Each key must be the name of a corpus, where the value gives the absolute path to the Python file that contains the definition. For example:

CORPORA = {
    'times': '/home/me/ianalyzer/backend/corpora/times/times.py',
}

The key of the corpus must match the name of the corpus class. This match is not case-sensitive, and your key may include extra non-alphabetic characters (they will be ignored when matching). For example, 'times' is a valid key for the Times class, and so is 'TIMES_1'. It will usually match the filename as well, but this is not strictly necessary.

CORPUS_SERVER_NAMES

A dictionary that specifies which elasticsearch server should be used for which corpus.

Each key in the dictionary should be the name for a corpus, i.e. one of the keys in the CORPORA setting. Each value should be the name for an elasticsearch server, i.e. one of the keys in the SERVERS setting.

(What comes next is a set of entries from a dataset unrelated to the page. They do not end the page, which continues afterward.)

### src/rtl/bcd_adj_pkg.sv
package bcd_adj_pkg;

    typedef enum logic [1:0] {
        OP_ASC_ADD = 2'b00,
        OP_ASC_SUB = 2'b01,
        OP_DEC_SUB = 2'b10,
        OP_HOLD    = 2'b11
    } adj_op_e;

    typedef struct packed {
        logic of;
        logic sf;
        logic zf;
        logic af;
        logic pf;
        logic cf;
    } adj_flags_s;

endpackage

### src/rtl/bcd_ascii_add.sv
module bcd_ascii_add
    import bcd_adj_pkg::*;
#(
    parameter int ACC_W = 16
) (
    input  logic [ACC_W-1:0] acc_i,
    input  logic             af_i,
    output logic [ACC_W-1:0] acc_n,
    output adj_flags_s       flg_n
);
    localparam int BYTE_W = ACC_W / 2;
    localparam logic [ACC_W-1:0] STEP = ACC_W'((1 << BYTE_W) + 6);

    logic [BYTE_W-1:0] lo;
    logic [ACC_W-1:0]  sum;
    logic [ACC_W-1:0]  nxt;

    assign lo  = acc_i[BYTE_W-1:0];
    assign sum = acc_i + STEP;

    always_comb begin
        flg_n    = '0;
        nxt      = acc_i;
        flg_n.sf = (lo >= BYTE_W'(8'h7A)) && (lo <= BYTE_W'(8'hF9));
        if (lo[3:0] > 4'd9) begin
            nxt      = sum;
            flg_n.cf = 1'b1;
            flg_n.af = 1'b1;
            flg_n.of = (lo[7:4] == 4'h7);
            flg_n.zf = (sum[BYTE_W-1:0] == '0);
            flg_n.pf = ~^sum[BYTE_W-1:0];
        end else if (af_i) begin
            nxt      = sum;
            flg_n.cf = 1'b1;
            flg_n.af = 1'b1;
            flg_n.pf = ~^sum[BYTE_W-1:0];
        end else begin
            flg_n.zf = (lo == '0);
            flg_n.pf = ~^lo;
        end
        acc_n = {nxt[ACC_W-1:BYTE_W], {(BYTE_W-4){1'b0}}, nxt[3:0]};
    end

endmodule

### src/rtl/bcd_ascii_sub.sv
module bcd_ascii_sub
    import bcd_adj_pkg::*;
#(
    parameter int ACC_W = 16
) (
    input  logic [ACC_W-1:0] acc_i,
    input  logic             af_i,
    output logic [ACC_W-1:0] acc_n,
    output adj_flags_s       flg_n
);
    localparam int BYTE_W = ACC_W / 2;
    localparam logic [ACC_W-1:0] STEP = ACC_W'((1 << BYTE_W) + 6);

    logic [BYTE_W-1:0] lo;
    logic [ACC_W-1:0]  diff;
    logic [ACC_W-1:0]  nxt;

    assign lo   = acc_i[BYTE_W-1:0];
    assign diff = acc_i - STEP;

    always_comb begin
        flg_n = '0;
        nxt   = acc_i;
        if (lo[3:0] > 4'd9) begin
            nxt      = diff;
            flg_n.sf = (lo > BYTE_W'(8'h85));
            flg_n.cf = 1'b1;
            flg_n.af = 1'b1;
        end else if (af_i) begin
            nxt      = diff;
            flg_n.of = (lo >= BYTE_W'(8'h80)) && (lo <= BYTE_W'(8'h85));
            flg_n.sf = (lo < BYTE_W'(8'h06)) || (lo > BYTE_W'(8'h85));
            flg_n.cf = 1'b1;
            flg_n.af = 1'b1;
        end else begin
            flg_n.sf = lo[BYTE_W-1];
        end
        flg_n.zf = (nxt[BYTE_W-1:0] == '0);
        flg_n.pf = ~^nxt[BYTE_W-1:0];
        acc_n    = {nxt[ACC_W-1:BYTE_W], {(BYTE_W-4){1'b0}}, nxt[3:0]};
    end

endmodule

You do not need to include corpora which use the 'default' server.

LOGO_LINK

URL of the logo of your organisation. This is used in emails sent to users.

NLTK_DATA_PATH

Some functionality on I-analyzer will download the stopwords corpus from NLTK. This setting controls the directory where data downloaded from NLTK can be stored.

CSV_FILES_PATH

Path to the directory where prepared download files for users should be stored.

WORDCLOUD_LIMIT

The maximum number of documents that is analysed in the wordcloud (a.k.a. "most frequent words") visualisation.

BASE_URL

The base URL for the application. This URL can be used to generate links to the frontend in emails and citation templates.

NEW_HIGHLIGHT_CORPORA

List of corpora that have been re-indexed, so that the top-level term vectors for main content fields include positions and offsets. This is needed for the updated highlight functionality that was introduced in version 4.2.0 of I-analyzer.

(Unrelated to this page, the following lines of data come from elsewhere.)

$ cat src/rtl/irq_cpu_pkg.sv
package irq_cpu_pkg;
  typedef enum logic [1:0] {
    SEL_CTRL  = 2'd0,
    SEL_PMASK = 2'd1,
    SEL_ACK   = 2'd2,
    SEL_EOI   = 2'd3
  } reg_sel_e;

  localparam int unsigned SPURIOUS_ID = 1023;
  localparam int unsigned SOFT_ID_LIMIT = 16;
endpackage

$ cat src/rtl/irq_cpu_ctrl_regs.sv
module irq_cpu_ctrl_regs #(
  parameter int PW = 8,
  parameter logic [PW-1:0] PMASK_RST = 8'hF0
) (
  input  logic          clk,
  input  logic          rst_n,
  input  logic          wr_ctrl_i,
  input  logic          wr_pmask_i,
  input  logic [PW-1:0] wdata_i,
  output logic          en_o,
  output logic [PW-1:0] pmask_o
);
  always_ff @(posedge clk or negedge rst_n) begin
    if (!rst_n) begin
      en_o    <= 1'b0;
      pmask_o <= PMASK_RST;
    end else begin
      if (wr_ctrl_i)  en_o    <= wdata_i[0];
      if (wr_pmask_i) pmask_o <= wdata_i;
    end
  end
endmodule

$ cat src/rtl/irq_cpu_active_stack.sv
module irq_cpu_active_stack #(
  parameter int DEPTH = 2,
  parameter int IDW   = 10,
  parameter int PW    = 8
) (
  input  logic           clk,
  input  logic           rst_n,
  input  logic           push_i,
  input  logic [IDW-1:0] push_id_i,
  input  logic [PW-1:0]  push_prio_i,
  input  logic           pop_req_i,
  input  logic [IDW-1:0] pop_id_i,
  output logic [PW-1:0]  run_prio_o,
  output logic           full_o
);
  localparam int CW = $clog2(DEPTH + 1);

  logic [CW-1:0]  cnt_q;
  logic [IDW-1:0] id_q [DEPTH];
  logic [PW-1:0]  pr_q [DEPTH];
  logic [IDW-1:0] top_id;
  logic [PW-1:0]  top_pr;
  logic           push_ok, pop_ok;

  always_comb begin
    top_id = '0;
    top_pr = '1;
    for (int k = 0; k < DEPTH; k++) begin
      if (cnt_q == CW'(k + 1)) begin
        top_id = id_q[k];
        top_pr = pr_q[k];
      end
    end
  end

  assign full_o     = (cnt_q == CW'(DEPTH));
  assign push_ok    = push_i && !full_o;
  assign pop_ok     = pop_req_i && (cnt_q != '0) && (pop_id_i == top_id);
  assign run_prio_o = top_pr;

  always_ff @(posedge clk or negedge rst_n) begin
    if (!rst_n)       cnt_q <= '0;
    else if (push_ok) cnt_q <= cnt_q + 1'b1;
    else if (pop_ok)  cnt_q <= cnt_q - 1'b1;
  end

  for (genvar g = 0; g < DEPTH; g++) begin : g_slot
    always_ff @(posedge clk or negedge rst_n) begin
      if (!rst_n) begin
        id_q[g] <= '0;
        pr_q[g] <= '0;
      end else if (push_ok && cnt_q == CW'(g)) begin
        id_q[g] <= push_id_i;
        pr_q[g] <= push_prio_i;
      end
    end
  end


  stack_bound_chk: assert property (@(posedge clk) disable iff (!rst_n)
    cnt_q <= CW'(DEPTH));
endmodule

$ cat src/rtl/irq_cpu_qualify.sv
module irq_cpu_qualify #(
  parameter int PW = 8
) (
  input  logic          en_i,
  input  logic          valid_i,
  input  logic [PW-1:0] prio_i,
  input  logic [PW-1:0] pmask_i,
  input  logic [PW-1:0] run_prio_i,
  input  logic          full_i,
  output logic          req_o
);
  assign req_o = en_i && valid_i && !full_i &&
                 (prio_i < pmask_i) && (prio_i < run_prio_i);
endmodule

The list should contain the titles (not names) of updated corpora. You only need to list corpora with a Python definition; legacy highlighting is not supported for database-only corpora.

SAML_GROUP_NAME

Optional, should be a string.

If you define a SAML_GROUP_NAME in settings, SAML users will always be added to a group with that name when they create an account. (The group will be created if it does not exist.) This can be used to give permissions to SAML users. The group is not used to handle authentication, so you can add non-SAML users to it as well.

DEFAULT_CORPUS_IMAGE

A path (string) to an image file.

Corpora can include an image to use in the interface (e.g. in the corpus selection menu); if the corpus has no image, this one will be used instead.

Settings for individual corpora

Python corpus definitions typically rely on the Django settings, to avoid hard-coding properties that depend on the server. When you include a corpus definition in your settings, read the source file to see the related settings. Some of these settings may be optional.